(Stored data)
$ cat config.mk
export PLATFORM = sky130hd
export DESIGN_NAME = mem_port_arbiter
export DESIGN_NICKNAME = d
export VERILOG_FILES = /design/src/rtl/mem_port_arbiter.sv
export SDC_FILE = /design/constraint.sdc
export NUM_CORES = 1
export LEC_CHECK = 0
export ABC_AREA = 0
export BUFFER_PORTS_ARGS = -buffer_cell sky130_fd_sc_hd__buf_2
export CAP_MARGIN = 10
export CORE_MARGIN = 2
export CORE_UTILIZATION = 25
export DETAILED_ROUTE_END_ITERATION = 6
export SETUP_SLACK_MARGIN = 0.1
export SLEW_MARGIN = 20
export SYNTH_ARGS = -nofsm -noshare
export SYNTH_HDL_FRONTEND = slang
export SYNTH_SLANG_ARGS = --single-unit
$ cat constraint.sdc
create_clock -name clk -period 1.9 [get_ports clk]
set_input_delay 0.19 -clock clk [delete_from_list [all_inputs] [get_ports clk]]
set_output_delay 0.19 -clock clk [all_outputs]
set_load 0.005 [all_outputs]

...

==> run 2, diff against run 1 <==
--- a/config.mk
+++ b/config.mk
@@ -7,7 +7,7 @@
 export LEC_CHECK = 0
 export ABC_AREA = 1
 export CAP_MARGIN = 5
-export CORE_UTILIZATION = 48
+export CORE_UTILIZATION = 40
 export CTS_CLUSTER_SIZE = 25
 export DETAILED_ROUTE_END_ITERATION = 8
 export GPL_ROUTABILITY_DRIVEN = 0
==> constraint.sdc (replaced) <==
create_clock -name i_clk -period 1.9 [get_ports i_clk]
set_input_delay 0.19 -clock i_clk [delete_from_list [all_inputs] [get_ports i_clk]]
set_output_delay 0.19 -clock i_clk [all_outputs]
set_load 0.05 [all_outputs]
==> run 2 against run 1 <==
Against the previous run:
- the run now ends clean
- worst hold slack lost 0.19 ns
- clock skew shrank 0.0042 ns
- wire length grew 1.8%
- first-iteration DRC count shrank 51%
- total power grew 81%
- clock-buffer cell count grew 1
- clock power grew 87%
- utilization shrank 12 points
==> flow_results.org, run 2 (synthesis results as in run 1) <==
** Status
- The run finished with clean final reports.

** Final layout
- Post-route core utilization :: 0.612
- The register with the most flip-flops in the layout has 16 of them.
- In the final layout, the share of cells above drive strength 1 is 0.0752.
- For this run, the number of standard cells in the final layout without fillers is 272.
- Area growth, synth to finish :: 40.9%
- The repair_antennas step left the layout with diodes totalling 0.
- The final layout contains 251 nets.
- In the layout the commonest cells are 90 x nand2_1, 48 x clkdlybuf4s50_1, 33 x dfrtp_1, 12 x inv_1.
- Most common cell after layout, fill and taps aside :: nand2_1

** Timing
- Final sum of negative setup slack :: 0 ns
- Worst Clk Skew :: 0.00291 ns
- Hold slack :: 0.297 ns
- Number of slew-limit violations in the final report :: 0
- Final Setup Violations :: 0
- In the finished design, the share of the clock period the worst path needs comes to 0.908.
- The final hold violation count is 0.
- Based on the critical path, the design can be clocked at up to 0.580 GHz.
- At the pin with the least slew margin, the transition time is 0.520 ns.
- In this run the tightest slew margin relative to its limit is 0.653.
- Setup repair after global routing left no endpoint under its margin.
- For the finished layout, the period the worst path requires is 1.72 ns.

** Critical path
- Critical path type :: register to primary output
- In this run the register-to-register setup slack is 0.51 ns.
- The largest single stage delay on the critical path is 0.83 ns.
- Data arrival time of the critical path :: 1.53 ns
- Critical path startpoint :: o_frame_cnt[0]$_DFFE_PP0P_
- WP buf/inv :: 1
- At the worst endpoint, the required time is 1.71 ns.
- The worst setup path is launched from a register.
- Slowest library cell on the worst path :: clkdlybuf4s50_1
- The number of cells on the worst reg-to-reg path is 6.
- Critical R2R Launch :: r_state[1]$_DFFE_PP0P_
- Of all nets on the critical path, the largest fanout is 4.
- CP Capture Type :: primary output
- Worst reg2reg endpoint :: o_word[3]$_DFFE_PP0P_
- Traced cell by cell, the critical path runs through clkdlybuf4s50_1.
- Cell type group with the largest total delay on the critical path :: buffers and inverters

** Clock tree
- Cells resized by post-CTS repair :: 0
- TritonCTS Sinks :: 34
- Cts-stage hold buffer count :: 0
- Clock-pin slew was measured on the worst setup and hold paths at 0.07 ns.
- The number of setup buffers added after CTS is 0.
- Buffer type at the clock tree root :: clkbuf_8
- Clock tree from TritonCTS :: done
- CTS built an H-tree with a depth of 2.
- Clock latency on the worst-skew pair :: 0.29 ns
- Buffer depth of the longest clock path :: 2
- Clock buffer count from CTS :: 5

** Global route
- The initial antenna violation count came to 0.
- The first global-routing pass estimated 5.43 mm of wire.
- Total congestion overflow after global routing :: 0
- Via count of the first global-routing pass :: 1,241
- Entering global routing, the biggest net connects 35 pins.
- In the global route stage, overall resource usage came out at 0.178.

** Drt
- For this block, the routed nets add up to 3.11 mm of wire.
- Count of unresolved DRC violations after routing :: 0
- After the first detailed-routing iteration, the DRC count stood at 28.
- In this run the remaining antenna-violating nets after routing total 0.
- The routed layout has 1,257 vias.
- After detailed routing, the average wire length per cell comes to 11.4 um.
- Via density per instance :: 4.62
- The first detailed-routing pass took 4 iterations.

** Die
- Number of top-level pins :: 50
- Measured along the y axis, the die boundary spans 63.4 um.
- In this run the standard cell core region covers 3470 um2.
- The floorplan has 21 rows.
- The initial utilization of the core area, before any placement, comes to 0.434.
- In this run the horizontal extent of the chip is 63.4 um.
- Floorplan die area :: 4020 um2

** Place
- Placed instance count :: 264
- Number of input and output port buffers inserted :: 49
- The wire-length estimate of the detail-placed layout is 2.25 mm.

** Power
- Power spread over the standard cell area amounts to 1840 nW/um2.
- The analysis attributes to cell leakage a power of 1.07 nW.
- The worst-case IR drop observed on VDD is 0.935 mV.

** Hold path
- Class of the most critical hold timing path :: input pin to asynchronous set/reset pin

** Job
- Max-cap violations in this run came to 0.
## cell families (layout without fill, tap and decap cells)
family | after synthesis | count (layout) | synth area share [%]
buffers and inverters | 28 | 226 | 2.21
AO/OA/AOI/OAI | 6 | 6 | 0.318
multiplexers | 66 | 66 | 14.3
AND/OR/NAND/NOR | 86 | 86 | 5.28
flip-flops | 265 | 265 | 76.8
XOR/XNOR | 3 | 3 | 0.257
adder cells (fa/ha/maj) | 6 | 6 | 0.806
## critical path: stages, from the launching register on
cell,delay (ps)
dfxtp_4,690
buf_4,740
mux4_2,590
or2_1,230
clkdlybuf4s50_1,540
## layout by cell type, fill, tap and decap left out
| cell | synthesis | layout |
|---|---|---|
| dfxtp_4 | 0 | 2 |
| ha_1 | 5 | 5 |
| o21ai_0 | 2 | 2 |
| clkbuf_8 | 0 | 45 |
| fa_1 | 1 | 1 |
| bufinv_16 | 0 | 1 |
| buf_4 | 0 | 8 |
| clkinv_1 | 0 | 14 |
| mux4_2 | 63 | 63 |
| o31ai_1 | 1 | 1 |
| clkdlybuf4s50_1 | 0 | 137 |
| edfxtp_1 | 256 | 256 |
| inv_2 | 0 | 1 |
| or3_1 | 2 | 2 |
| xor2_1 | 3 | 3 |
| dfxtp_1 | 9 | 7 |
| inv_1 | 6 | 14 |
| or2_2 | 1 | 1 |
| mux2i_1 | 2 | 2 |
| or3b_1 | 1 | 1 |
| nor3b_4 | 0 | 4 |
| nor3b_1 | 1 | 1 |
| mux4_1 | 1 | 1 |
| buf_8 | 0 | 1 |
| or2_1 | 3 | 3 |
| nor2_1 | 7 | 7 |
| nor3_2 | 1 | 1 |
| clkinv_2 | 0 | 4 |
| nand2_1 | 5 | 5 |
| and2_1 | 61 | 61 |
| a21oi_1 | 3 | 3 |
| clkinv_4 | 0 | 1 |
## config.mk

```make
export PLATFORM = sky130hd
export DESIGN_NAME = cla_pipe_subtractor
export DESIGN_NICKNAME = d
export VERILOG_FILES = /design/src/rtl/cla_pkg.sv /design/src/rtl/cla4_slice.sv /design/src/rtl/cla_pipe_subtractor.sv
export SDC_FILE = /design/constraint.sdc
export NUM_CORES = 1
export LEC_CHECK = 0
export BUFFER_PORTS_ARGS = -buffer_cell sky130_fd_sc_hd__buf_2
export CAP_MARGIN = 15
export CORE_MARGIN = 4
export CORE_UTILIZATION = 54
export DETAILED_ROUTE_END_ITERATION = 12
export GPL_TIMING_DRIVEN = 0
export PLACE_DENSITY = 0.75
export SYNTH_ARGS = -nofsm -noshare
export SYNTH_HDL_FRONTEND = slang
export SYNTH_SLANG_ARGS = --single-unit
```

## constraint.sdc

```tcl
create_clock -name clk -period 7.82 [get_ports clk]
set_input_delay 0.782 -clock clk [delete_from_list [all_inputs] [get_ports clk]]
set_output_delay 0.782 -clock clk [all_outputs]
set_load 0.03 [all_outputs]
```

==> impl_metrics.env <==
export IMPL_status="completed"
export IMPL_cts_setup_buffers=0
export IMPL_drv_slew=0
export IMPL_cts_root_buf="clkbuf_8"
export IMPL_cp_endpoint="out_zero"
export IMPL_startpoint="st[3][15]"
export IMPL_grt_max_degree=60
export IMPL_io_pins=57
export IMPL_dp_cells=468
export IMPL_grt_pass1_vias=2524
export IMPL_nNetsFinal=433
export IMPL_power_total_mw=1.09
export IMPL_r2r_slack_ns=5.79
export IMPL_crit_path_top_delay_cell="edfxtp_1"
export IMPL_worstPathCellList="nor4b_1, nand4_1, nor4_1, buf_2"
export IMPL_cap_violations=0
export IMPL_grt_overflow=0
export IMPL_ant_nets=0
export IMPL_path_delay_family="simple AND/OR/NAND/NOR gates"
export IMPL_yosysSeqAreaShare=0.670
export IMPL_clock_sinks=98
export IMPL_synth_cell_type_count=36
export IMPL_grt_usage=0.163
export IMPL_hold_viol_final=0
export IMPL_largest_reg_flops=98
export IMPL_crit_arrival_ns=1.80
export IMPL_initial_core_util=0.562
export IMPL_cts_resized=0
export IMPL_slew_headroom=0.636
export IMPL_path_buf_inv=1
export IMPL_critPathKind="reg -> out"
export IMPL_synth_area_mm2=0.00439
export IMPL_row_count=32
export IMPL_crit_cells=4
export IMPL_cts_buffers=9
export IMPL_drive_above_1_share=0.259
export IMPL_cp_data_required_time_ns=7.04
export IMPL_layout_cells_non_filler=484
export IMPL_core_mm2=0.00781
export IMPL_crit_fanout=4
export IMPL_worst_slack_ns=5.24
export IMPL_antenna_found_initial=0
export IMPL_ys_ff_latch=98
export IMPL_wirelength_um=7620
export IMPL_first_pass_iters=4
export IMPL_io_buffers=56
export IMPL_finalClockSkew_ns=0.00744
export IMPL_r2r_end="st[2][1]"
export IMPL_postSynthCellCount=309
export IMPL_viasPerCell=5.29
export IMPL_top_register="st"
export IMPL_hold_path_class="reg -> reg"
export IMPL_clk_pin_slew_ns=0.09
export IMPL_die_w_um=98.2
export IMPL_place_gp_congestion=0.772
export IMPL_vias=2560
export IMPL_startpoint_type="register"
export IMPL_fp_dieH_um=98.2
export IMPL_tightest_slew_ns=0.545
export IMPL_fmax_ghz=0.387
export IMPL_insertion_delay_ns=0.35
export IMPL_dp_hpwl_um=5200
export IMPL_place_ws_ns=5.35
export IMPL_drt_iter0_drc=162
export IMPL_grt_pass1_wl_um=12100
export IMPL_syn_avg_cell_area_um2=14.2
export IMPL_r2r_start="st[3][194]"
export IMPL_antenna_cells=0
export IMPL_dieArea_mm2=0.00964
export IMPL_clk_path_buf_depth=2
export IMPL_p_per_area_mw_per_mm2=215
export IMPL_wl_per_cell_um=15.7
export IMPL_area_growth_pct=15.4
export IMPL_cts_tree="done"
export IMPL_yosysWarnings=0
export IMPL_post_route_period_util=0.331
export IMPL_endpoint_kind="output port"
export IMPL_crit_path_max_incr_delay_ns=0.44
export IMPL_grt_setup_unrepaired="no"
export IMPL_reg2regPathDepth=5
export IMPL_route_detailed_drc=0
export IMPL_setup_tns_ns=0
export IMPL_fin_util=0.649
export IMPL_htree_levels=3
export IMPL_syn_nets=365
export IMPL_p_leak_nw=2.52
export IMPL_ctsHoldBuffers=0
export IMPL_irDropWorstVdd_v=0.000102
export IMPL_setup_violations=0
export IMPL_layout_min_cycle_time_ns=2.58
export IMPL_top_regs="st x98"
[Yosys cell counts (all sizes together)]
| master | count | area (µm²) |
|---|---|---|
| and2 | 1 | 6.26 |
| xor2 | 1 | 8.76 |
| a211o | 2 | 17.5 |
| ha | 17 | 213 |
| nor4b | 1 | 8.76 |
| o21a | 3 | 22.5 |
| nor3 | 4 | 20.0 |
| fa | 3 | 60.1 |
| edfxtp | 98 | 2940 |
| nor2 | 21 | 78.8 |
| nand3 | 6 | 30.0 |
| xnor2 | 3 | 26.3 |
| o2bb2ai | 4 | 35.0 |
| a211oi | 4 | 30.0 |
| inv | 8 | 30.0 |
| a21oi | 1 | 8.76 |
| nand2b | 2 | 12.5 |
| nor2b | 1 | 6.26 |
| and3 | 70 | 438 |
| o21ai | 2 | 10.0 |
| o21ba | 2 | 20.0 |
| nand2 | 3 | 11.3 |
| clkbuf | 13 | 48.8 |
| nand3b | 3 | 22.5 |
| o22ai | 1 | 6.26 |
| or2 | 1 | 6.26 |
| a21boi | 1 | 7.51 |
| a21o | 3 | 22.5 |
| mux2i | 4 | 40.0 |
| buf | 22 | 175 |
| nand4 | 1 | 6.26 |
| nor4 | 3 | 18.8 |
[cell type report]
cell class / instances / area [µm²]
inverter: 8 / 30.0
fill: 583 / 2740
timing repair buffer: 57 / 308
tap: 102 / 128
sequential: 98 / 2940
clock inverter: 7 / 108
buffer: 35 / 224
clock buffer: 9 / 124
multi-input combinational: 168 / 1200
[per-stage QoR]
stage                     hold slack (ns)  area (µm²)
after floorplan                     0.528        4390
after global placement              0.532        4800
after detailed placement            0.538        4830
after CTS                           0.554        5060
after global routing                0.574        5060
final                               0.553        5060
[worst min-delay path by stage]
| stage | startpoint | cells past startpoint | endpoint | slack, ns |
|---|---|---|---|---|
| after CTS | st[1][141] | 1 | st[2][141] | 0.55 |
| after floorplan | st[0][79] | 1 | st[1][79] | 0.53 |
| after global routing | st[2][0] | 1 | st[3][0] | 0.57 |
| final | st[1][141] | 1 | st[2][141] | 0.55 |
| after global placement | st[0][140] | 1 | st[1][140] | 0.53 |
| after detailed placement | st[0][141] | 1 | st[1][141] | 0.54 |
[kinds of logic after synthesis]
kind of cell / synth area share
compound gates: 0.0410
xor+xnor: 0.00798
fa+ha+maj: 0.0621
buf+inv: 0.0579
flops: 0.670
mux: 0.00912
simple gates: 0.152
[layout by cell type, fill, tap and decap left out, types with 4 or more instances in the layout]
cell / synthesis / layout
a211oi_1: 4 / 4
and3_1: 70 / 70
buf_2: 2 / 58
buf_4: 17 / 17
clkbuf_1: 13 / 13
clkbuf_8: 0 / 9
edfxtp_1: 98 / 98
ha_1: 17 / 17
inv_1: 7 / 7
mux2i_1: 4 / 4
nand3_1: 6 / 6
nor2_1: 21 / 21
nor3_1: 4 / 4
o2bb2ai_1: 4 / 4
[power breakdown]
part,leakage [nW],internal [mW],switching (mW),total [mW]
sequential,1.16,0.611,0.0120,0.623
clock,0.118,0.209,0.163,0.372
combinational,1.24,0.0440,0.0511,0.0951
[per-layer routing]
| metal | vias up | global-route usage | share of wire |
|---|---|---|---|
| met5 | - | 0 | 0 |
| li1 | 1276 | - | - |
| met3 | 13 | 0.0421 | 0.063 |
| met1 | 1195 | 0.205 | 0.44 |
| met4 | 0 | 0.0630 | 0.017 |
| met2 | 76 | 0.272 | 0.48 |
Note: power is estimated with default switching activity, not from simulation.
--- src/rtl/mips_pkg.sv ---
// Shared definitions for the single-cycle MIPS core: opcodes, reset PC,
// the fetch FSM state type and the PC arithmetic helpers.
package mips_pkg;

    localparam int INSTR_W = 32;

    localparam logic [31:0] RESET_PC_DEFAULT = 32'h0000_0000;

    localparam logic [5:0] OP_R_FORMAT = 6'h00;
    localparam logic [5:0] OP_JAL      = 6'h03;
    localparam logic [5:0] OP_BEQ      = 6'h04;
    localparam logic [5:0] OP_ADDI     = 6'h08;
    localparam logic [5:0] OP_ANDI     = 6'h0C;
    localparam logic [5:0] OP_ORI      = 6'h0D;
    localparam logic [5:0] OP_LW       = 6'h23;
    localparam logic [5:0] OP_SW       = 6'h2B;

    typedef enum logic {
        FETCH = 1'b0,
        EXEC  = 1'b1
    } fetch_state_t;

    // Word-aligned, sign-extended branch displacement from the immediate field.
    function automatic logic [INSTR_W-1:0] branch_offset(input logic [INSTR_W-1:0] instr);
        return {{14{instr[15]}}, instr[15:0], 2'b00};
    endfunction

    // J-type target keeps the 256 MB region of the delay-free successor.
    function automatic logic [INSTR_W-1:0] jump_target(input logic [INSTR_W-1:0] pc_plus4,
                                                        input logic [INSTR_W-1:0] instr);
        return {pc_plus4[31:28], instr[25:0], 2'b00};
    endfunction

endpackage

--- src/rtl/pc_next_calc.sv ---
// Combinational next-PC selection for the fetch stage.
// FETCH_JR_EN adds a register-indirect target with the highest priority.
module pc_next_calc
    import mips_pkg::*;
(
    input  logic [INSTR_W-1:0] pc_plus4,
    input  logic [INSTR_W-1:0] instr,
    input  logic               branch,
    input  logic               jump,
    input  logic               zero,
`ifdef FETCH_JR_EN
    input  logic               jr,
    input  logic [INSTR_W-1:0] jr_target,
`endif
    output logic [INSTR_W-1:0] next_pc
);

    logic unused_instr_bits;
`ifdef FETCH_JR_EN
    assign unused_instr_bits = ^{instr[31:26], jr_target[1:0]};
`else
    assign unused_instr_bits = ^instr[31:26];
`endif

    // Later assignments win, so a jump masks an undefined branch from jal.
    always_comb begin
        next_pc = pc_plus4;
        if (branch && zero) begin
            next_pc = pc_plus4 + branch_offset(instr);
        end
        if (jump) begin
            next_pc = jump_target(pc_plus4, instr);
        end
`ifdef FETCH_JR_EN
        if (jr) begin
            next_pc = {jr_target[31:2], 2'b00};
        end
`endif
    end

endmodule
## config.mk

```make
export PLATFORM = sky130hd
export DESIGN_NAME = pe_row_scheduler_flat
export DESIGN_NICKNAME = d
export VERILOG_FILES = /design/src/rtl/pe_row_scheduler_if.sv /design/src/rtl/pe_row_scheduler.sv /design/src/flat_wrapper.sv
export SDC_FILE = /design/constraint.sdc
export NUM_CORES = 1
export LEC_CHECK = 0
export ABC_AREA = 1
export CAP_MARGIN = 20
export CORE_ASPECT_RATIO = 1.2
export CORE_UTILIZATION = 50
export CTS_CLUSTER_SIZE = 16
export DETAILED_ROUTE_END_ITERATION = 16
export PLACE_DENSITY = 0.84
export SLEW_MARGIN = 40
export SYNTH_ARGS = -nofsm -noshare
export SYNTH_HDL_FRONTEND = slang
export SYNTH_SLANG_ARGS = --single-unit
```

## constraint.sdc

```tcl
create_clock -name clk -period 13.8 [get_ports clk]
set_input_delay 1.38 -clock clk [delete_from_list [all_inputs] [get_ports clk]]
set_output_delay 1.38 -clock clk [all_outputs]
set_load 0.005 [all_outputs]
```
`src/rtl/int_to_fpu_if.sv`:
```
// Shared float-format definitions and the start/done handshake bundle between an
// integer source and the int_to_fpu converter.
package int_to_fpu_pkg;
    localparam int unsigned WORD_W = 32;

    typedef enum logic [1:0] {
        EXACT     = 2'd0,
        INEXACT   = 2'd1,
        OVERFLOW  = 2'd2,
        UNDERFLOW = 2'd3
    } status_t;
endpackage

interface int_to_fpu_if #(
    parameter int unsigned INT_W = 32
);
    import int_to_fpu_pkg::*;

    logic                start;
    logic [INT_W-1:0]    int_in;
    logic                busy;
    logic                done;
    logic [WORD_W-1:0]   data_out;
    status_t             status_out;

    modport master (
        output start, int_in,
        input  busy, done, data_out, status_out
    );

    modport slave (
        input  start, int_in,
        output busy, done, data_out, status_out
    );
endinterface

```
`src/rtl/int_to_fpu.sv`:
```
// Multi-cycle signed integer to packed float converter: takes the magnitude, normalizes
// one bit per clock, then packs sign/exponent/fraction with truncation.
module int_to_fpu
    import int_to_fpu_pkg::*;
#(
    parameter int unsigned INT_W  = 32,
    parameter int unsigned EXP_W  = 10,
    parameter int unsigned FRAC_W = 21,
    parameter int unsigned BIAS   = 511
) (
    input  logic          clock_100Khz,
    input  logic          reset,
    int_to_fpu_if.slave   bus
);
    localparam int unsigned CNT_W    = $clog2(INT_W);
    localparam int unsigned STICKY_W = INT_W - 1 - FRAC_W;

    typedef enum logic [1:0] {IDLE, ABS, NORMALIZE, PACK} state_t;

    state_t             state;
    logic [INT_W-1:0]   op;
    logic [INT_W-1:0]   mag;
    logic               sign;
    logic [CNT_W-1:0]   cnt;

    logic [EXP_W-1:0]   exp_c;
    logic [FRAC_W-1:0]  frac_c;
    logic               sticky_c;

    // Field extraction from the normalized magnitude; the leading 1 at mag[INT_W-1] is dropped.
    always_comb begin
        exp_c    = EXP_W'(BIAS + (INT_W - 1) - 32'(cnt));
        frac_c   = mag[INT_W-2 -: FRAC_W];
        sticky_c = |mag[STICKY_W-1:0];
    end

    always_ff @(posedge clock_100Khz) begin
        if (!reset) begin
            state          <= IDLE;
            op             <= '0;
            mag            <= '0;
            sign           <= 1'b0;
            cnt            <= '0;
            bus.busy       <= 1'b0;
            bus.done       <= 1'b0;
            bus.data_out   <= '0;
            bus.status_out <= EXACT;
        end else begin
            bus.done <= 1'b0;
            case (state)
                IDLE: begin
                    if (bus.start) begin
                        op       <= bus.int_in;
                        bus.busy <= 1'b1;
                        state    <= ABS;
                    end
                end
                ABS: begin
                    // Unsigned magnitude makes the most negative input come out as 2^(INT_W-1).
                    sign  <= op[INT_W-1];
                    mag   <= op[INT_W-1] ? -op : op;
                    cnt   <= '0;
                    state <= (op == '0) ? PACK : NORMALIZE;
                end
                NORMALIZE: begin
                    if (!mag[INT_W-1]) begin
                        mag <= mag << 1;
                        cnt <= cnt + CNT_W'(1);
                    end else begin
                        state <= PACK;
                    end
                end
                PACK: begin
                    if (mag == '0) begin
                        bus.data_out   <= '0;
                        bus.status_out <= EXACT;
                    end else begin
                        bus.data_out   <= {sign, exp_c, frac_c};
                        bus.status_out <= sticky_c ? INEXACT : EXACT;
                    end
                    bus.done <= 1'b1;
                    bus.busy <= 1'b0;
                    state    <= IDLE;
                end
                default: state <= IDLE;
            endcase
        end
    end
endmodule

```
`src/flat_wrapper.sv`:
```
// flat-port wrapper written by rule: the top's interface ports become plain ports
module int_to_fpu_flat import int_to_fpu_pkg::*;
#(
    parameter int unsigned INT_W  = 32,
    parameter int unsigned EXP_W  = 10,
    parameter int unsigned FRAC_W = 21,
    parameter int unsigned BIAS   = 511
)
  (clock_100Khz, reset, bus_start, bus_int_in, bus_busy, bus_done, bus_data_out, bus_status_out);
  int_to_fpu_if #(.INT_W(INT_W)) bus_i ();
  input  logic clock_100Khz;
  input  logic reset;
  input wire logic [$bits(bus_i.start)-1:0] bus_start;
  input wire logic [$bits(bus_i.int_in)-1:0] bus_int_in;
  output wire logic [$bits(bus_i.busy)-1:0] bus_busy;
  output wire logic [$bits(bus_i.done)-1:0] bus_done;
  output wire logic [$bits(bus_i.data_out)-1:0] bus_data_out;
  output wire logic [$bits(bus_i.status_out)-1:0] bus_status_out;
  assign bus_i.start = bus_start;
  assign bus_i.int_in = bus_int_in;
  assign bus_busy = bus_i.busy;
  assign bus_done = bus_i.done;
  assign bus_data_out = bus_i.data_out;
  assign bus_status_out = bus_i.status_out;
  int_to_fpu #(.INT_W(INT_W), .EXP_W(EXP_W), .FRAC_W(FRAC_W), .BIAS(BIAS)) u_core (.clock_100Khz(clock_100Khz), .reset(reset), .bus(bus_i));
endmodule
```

* WHAT TO WORK ON *
Locate the word "left" in the records and collect each line it appears in.

* ANSWER TO THE EXERCISE *
- The repair_antennas step left the layout with diodes totalling 0.
- Setup repair after global routing left no endpoint under its margin.
## layout by cell type, fill, tap and decap left out
[layout by cell type, fill, tap and decap left out, types with 4 or more instances in the layout]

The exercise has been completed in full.